Olympic ice dancer Tim Koleto smiling, wearing casual clothing, advocating for LGBTQ youth visibility

Olympic Skater Tim Koleto Finds Freedom After Conversion Therapy

🦸 Hero Alert

Olympic silver medalist Tim Koleto is speaking out about surviving conversion therapy as a young skater, hoping to help LGBTQ athletes who feel alone. His courage is creating visibility for queer athletes and supporting new laws that protect young people.

An Olympic silver medalist is using his platform to help LGBTQ youth avoid what happened to him at 21.

Tim Koleto won a silver medal with Team Japan at the 2022 Beijing Winter Olympics. But years before stepping onto that podium, he survived an experience that would stay buried in his mind for nearly a decade.

In 2013, the ice dancer was about to leave his Colorado Springs home to train in Michigan. A family friend invited him over for what he thought would be a simple goodbye prayer.

Instead, a woman told him he had a "homosexual target" on his back. She called her husband, a priest, and together they performed what they believed would pray away his attraction to men.

Koleto pushed the memory aside and focused on his skating career. He went on to compete at World Championships and earn that Olympic medal four years ago.

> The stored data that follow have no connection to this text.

--- config.mk ---
export PLATFORM = sky130hd
export DESIGN_NAME = temperature_sense_reporting
export DESIGN_NICKNAME = d
export VERILOG_FILES = /design/src/temp_sense_pkg.sv /design/src/temperature_sense_reporting.sv
export VERILOG_INCLUDE_DIRS = /design/src /design/src/src
export SDC_FILE = /design/constraint.sdc
export NUM_CORES = 1
export LEC_CHECK = 0
export ABC_AREA = 1
export BUFFER_PORTS_ARGS = -buffer_cell sky130_fd_sc_hd__buf_2
export CORE_UTILIZATION = 40
export DETAILED_ROUTE_END_ITERATION = 6
export SETUP_SLACK_MARGIN = 0.4
export SKIP_LAST_GASP = 1
export SLEW_MARGIN = 10
export SYNTH_ARGS = -nofsm -noshare
export SYNTH_HDL_FRONTEND = slang
export SYNTH_SLANG_ARGS = --single-unit
export TNS_END_PERCENT = 5
--- constraint.sdc ---
create_clock -name sys_clk -period 5.6 [get_ports sys_clk]
set_input_delay 0.84 -clock sys_clk [delete_from_list [all_inputs] [get_ports sys_clk]]
set_output_delay 0.84 -clock sys_clk [all_outputs]
set_load 0.01 [all_outputs]
--- src/temp_sense_cfg.svh ---
// Purpose: Constants for the temperature sense reporting block
// Assumes: 100 MHz sys_clk, 12-bit duty codes as 4096ths of full scale
// Notes: Definitions only
`ifndef TEMP_SENSE_CFG_SVH
`define TEMP_SENSE_CFG_SVH
`define ADDR_PRIMARY_STATUS 7'h01
`define ADDR_REMOTE_DUTY 7'h08
`define ADDR_DIE_DUTY 7'h09
`define ADDR_SENSE_CONFIG 7'h53
`define STAT_UPDATE_FAULT_BIT 3
`define CFG_BIAS_OFF_BIT 0
`define CFG_COMP_EN_BIT 1
`define CFG_COMP_SEL_BIT 2
`define CFG_FILT_BYPASS_BIT 3
`define CFG_RESET 8'h00
`define SAMPLE_PERIOD_NS 100000
`define SAMPLE_CYCLES (`SAMPLE_PERIOD_NS / 10)
`define PWM_PERIOD_NS 1000000
`define PWM_CYCLES (`PWM_PERIOD_NS / 10)
`define COMP_FILT_NS 1640000
`define COMP_FILT_CYCLES (`COMP_FILT_NS / 10)
`define STARTUP_VALID_NS 3150000
`define STARTUP_VALID_CYCLES (`STARTUP_VALID_NS / 10)
`define DUTY_MAX 12'hfae
`define DUTY_MIN 12'h066
`define DUTY_FIXED 12'h066
`define DUTY_SHIFT 12
`define UPDATE_MISS_LIMIT 2'h2
`define STARTUP_SETTLE_DIV 4
`define WORD_BITS 24
`define CRC_POLY 8'h07
`endif

--- src/temp_sense_pkg.sv ---
// Purpose: Types for the temperature sense reporting block
// Assumes: Constants come from temp_sense_cfg.svh
// Notes: Types only
package temp_sense_pkg;
    typedef logic [11:0] duty_t;
    typedef enum logic [2:0] {
        SPI_IDLE = 3'b001,
        SPI_SHIFT = 3'b010,
        SPI_DONE = 3'b100
    } spi_state_e;
endpackage

--- src/temperature_sense_reporting.sv ---
// Purpose: Filter, report and watch the remote and die temperature sense codes
// Assumes: Duty codes arrive already digitised each sample; SPI pins are sync to sys_clk
// Notes: Duty reads give the low byte of each 12-bit code; PWM scales to the period
`timescale 1ns/1ps
`default_nettype none
`include "temp_sense_cfg.svh"
module temperature_sense_reporting
    import temp_sense_pkg::*;
#(
    parameter int SAMPLE_CYC = `SAMPLE_CYCLES,
    parameter int PWM_CYC = `PWM_CYCLES,
    parameter int FILT_CYC = `COMP_FILT_CYCLES,
    parameter int STARTUP_CYC = `STARTUP_VALID_CYCLES
) (
    input wire logic sys_clk,
    input wire logic rst,
    input wire logic [11:0] remote_sample,
    input wire logic [11:0] die_sample,
    input wire logic remote_in_range,
    input wire logic sample_link_up,
    input wire logic below_low_thresh,
    input wire logic above_high_thresh,
    input wire logic spi_cs_n,
    input wire logic spi_sclk,
    input wire logic spi_mosi,
    output logic spi_miso,
    output logic temp_pwm_out,
    output logic bias_disable,
    output logic driver_fault_flag_low,
    output logic temp_out_valid
);
    ////////////////////////////////////////////////////////////////////////
    // Sample timing, filter and transfer
    logic [19:0] samp_cnt_reg, samp_cnt_next;
    duty_t remote_filt_reg, remote_filt_next, die_filt_reg, die_filt_next;
    duty_t remote_duty_reg, remote_duty_next, die_duty_reg, die_duty_next;
    logic update_reg, update_next;
    logic [7:0] cfg_reg, cfg_next;
    logic [7:0] status_reg, status_next;
    duty_t remote_clamped;

    // Clamp before filtering so an out-of-range pin cannot drag the average
    always_comb begin
        if (!remote_in_range) begin
            remote_clamped = `DUTY_FIXED;
        end else if (remote_sample > `DUTY_MAX) begin
            remote_clamped = `DUTY_MAX;
        end else if (remote_sample < `DUTY_MIN) begin
            remote_clamped = `DUTY_MIN;
        end else begin
            remote_clamped = remote_sample;
        end
    end

    // Sample tick every 100 us; filtered result lands in the duty registers
    always_comb begin
        samp_cnt_next = samp_cnt_reg + 20'h00001;
        remote_filt_next = remote_filt_reg;
        die_filt_next = die_filt_reg;
        remote_duty_next = remote_duty_reg;
        die_duty_next = die_duty_reg;
        update_next = 1'b0;
        if (samp_cnt_reg == 20'(SAMPLE_CYC - 1)) begin
            samp_cnt_next = 20'h00000;
            // Previous result moves at the edge starting the next cycle
            remote_filt_next = 12'((13'(remote_filt_reg) + 13'(remote_clamped)) >> 1);
            die_filt_next = 12'((13'(die_filt_reg) + 13'(die_sample)) >> 1);
            if (sample_link_up) begin
                remote_duty_next = remote_filt_reg;
                die_duty_next = die_filt_reg;
                update_next = 1'b1;
            end
        end
    end

    always_ff @(posedge sys_clk) begin
        if (rst) begin
            samp_cnt_reg <= 20'h00000;
            remote_filt_reg <= 12'h000;
            die_filt_reg <= 12'h000;
            remote_duty_reg <= 12'h000;
            die_duty_reg <= 12'h000;
            update_reg <= 1'b0;
        end else begin
            samp_cnt_reg <= samp_cnt_next;
            remote_filt_reg <= remote_filt_next;
            die_filt_reg <= die_filt_next;
            remote_duty_reg <= remote_duty_next;
            die_duty_reg <= die_duty_next;
            update_reg <= update_next;
        end
    end

    ////////////////////////////////////////////////////////////////////////
    // PWM output, startup validity and update watchdog
    logic [16:0] pwm_cnt_reg, pwm_cnt_next;
    logic pwm_reg, pwm_next;
    logic [1:0] miss_reg, miss_next;
    logic [21:0] start_cnt_reg, start_cnt_next;
    logic valid_reg, valid_next;
    logic fault_set;
    logic [16:0] pwm_high_reg, pwm_high_next;
    logic [31:0] pwm_prod;

    // Duty code as a fraction of full scale, applied to whatever period is set
    assign pwm_prod = 32'(remote_duty_reg) * 32'(PWM_CYC);

    always_comb begin
        pwm_cnt_next = (pwm_cnt_reg == 17'(PWM_CYC - 1)) ? 17'h00000 : pwm_cnt_reg + 17'h00001;
        miss_next = miss_reg;
        fault_set = 1'b0;
        if (update_reg) begin
            miss_next = 2'h0;
        end else if (pwm_cnt_reg == 17'h00000 && miss_reg != `UPDATE_MISS_LIMIT) begin
            miss_next = miss_reg + 2'h1;
        end
        if (miss_reg == `UPDATE_MISS_LIMIT) begin
            fault_set = 1'b1;
        end
        // High time is taken only at period start, so a duty step or a resume never
        // cuts a period short; stale data zeroes it at once
        pwm_high_next = pwm_high_reg;
        if (miss_reg == `UPDATE_MISS_LIMIT) begin
            pwm_high_next = 17'h00000;
        end else if (pwm_cnt_reg == 17'(PWM_CYC - 1)) begin
            pwm_high_next = valid_reg ? 17'(pwm_prod >> `DUTY_SHIFT) : 17'h00000;
        end
        // Output idles low while data is stale, resumes at a period start
        pwm_next = (miss_reg != `UPDATE_MISS_LIMIT) && (pwm_cnt_reg < pwm_high_reg);
        start_cnt_next = start_cnt_reg;
        valid_next = valid_reg;
        if (!valid_reg && update_reg) begin
            start_cnt_next = start_cnt_reg + 22'h000001;
            // Wait a few samples so the filter has settled
            if (start_cnt_reg == 22'(STARTUP_CYC / SAMPLE_CYC / `STARTUP_SETTLE_DIV)) begin
                valid_next = 1'b1;
            end
        end
    end

    always_ff @(posedge sys_clk) begin
        if (rst) begin
            pwm_cnt_reg <= 17'h00000;
            pwm_reg <= 1'b0;
            pwm_high_reg <= 17'h00000;
            miss_reg <= 2'h0;
            start_cnt_reg <= 22'h000000;
            valid_reg <= 1'b0;
        end else begin
            pwm_cnt_reg <= pwm_cnt_next;
            pwm_reg <= pwm_next;
            pwm_high_reg <= pwm_high_next;
            miss_reg <= miss_next;
            start_cnt_reg <= start_cnt_next;
            valid_reg <= valid_next;
        end
    end

    ////////////////////////////////////////////////////////////////////////
    // Comparator with optional filter
    logic [17:0] filt_cnt_reg, filt_cnt_next;
    logic trip_reg, trip_next;
    logic raw_trip;

    always_comb begin
        // Only one threshold is ever active, chosen by the select bit
        raw_trip = cfg_reg[`CFG_COMP_EN_BIT] &&
            (cfg_reg[`CFG_COMP_SEL_BIT] ? above_high_thresh : below_low_thresh);
        filt_cnt_next = 18'h00000;
        trip_next = trip_reg;
        if (cfg_reg[`CFG_FILT_BYPASS_BIT]) begin
            trip_next = raw_trip;
        end else if (raw_trip != trip_reg) begin
            filt_cnt_next = filt_cnt_reg + 18'h00001;
            if (filt_cnt_reg == 18'(FILT_CYC - 1)) begin
                trip_next = raw_trip;
                filt_cnt_next = 18'h00000;
            end
        end
    end

    always_ff @(posedge sys_clk) begin
        if (rst) begin
            filt_cnt_reg <= 18'h00000;
            trip_reg <= 1'b0;
        end else begin
            filt_cnt_reg <= filt_cnt_next;
            trip_reg <= trip_next;
        end
    end

    ////////////////////////////////////////////////////////////////////////
    // SPI slave, 24-bit words, commands act on chip select release
    spi_state_e spi_state_reg, spi_state_next;
    logic [23:0] rx_reg, rx_next, tx_reg, tx_next;
    logic [5:0] bit_cnt_reg, bit_cnt_next;
    logic sclk_d_reg, miso_reg, miso_next;
    logic drv_fault_reg;
    logic [7:0] rd_data, crc_calc;
    logic [15:0] rd_word;

    function automatic logic [7:0] crc8(input logic [15:0] d);
        logic [7:0] c;
        c = 8'h00;
        for (int i = 15; i >= 0; i--) begin
            c = (c[7] ^ d[i]) ? ((c << 1) ^ `CRC_POLY) : (c << 1);
        end
        return c;
    endfunction

    // Read mux; duty registers expose the low byte only in an 8-bit field
    always_comb begin
        unique case (rx_reg[22:16])
            `ADDR_PRIMARY_STATUS: rd_data = status_reg;
            `ADDR_REMOTE_DUTY: rd_data = remote_duty_reg[7:0];
            `ADDR_DIE_DUTY: rd_data = die_duty_reg[7:0];
            `ADDR_SENSE_CONFIG: rd_data = cfg_reg;
            default: rd_data = 8'h00;
        endcase
        rd_word = {rx_reg[23], rx_reg[22:16], rd_data};
        crc_calc = crc8(rx_reg[23:8]);
    end

    always_comb begin
        spi_state_next = spi_state_reg;
        rx_next = rx_reg;
        tx_next = tx_reg;
        bit_cnt_next = bit_cnt_reg;
        miso_next = miso_reg;
        cfg_next = cfg_reg;
        status_next = status_reg;
        unique case (spi_state_reg)
            SPI_IDLE: begin
                if (!spi_cs_n) begin
                    spi_state_next = SPI_SHIFT;
                    bit_cnt_next = 6'h00;
                    miso_next = tx_reg[23];
                end
            end
            SPI_SHIFT: begin
                if (spi_cs_n) begin
                    spi_state_next = SPI_DONE;
                end else if (spi_sclk && !sclk_d_reg) begin
                    rx_next = {rx_reg[22:0], spi_mosi};
                    bit_cnt_next = bit_cnt_reg + 6'h01;
                end else if (!spi_sclk && sclk_d_reg) begin
                    tx_next = {tx_reg[22:0], 1'b0};
                    miso_next = tx_reg[22];
                end
            end
            SPI_DONE: begin
                spi_state_next = SPI_IDLE;
                // Bad length or CRC aborts; the reply then reads as zero
                if (bit_cnt_reg == 6'(`WORD_BITS) && crc_calc == rx_reg[7:0]) begin
                    tx_next = {rd_word, crc8(rd_word)};
                    if (!rx_reg[23] && rx_reg[22:16] == `ADDR_SENSE_CONFIG) begin
                        cfg_next = rx_reg[15:8];
                    end
                    if (!rx_reg[23] && rx_reg[22:16] == `ADDR_PRIMARY_STATUS &&
                        rx_reg[8 + `STAT_UPDATE_FAULT_BIT]) begin
                        status_next[`STAT_UPDATE_FAULT_BIT] = 1'b0;
                    end
                end else begin
                    tx_next = 24'h000000;
                end
            end
            default: spi_state_next = SPI_IDLE;
        endcase
        // Hardware set beats a same-cycle clear
        if (fault_set) begin
            status_next[`STAT_UPDATE_FAULT_BIT] = 1'b1;
        end
    end

    always_ff @(posedge sys_clk) begin
        if (rst) begin
            spi_state_reg <= SPI_IDLE;
            rx_reg <= 24'h000000;
            tx_reg <= 24'h000000;
            bit_cnt_reg <= 6'h00;
            sclk_d_reg <= 1'b0;
            miso_reg <= 1'b0;
            cfg_reg <= `CFG_RESET;
            status_reg <= 8'h00;
            drv_fault_reg <= 1'b1;
        end else begin
            spi_state_reg <= spi_state_next;
            rx_reg <= rx_next;
            tx_reg <= tx_next;
            bit_cnt_reg <= bit_cnt_next;
            sclk_d_reg <= spi_sclk;
            miso_reg <= miso_next;
            cfg_reg <= cfg_next;
            status_reg <= status_next;
            drv_fault_reg <= !trip_reg;
        end
    end

    // All outputs straight from flip-flops
    assign spi_miso = miso_reg;
    assign temp_pwm_out = pwm_reg;
    assign bias_disable = cfg_reg[`CFG_BIAS_OFF_BIT];
    assign driver_fault_flag_low = drv_fault_reg;
    assign temp_out_valid = valid_reg;
endmodule
`default_nettype wire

Olympic Skater Tim Koleto Finds Freedom After Conversion Therapy

It wasn't until 2022, during therapy sessions in Montreal where he now lives, that someone gave him words for what happened. His therapist asked a simple question: "How did it feel to go through conversion therapy?"

The question changed everything. Koleto realized his experience would be illegal in Canada, where he lives today. He decided to come out publicly in 2023, hoping to help young athletes going through similar struggles.

Why This Inspires

Koleto's story comes at a critical time. Nearly 700,000 LGBTQ adults in the U.S. have experienced conversion therapy, with about half subjected to it as teenagers, according to a Williams Institute study.

Most U.S. states still haven't banned the practice for minors. Colorado lawmakers recently approved a groundbreaking bill allowing survivors to sue practitioners, though it awaits the governor's signature.

Koleto believes visible LGBTQ athletes matter. He remembers feeling confused and left out as a young skater in Colorado Springs, wishing he had someone to look up to who understood what he was going through.

Now married and out to his family and friends, he's becoming that representation for others. He wants young skaters who feel like they don't quite fit in to know they're not alone.

His message is simple: the kid who feels different at the rink today might be tomorrow's Olympian, and they deserve to see themselves reflected in the sport they love.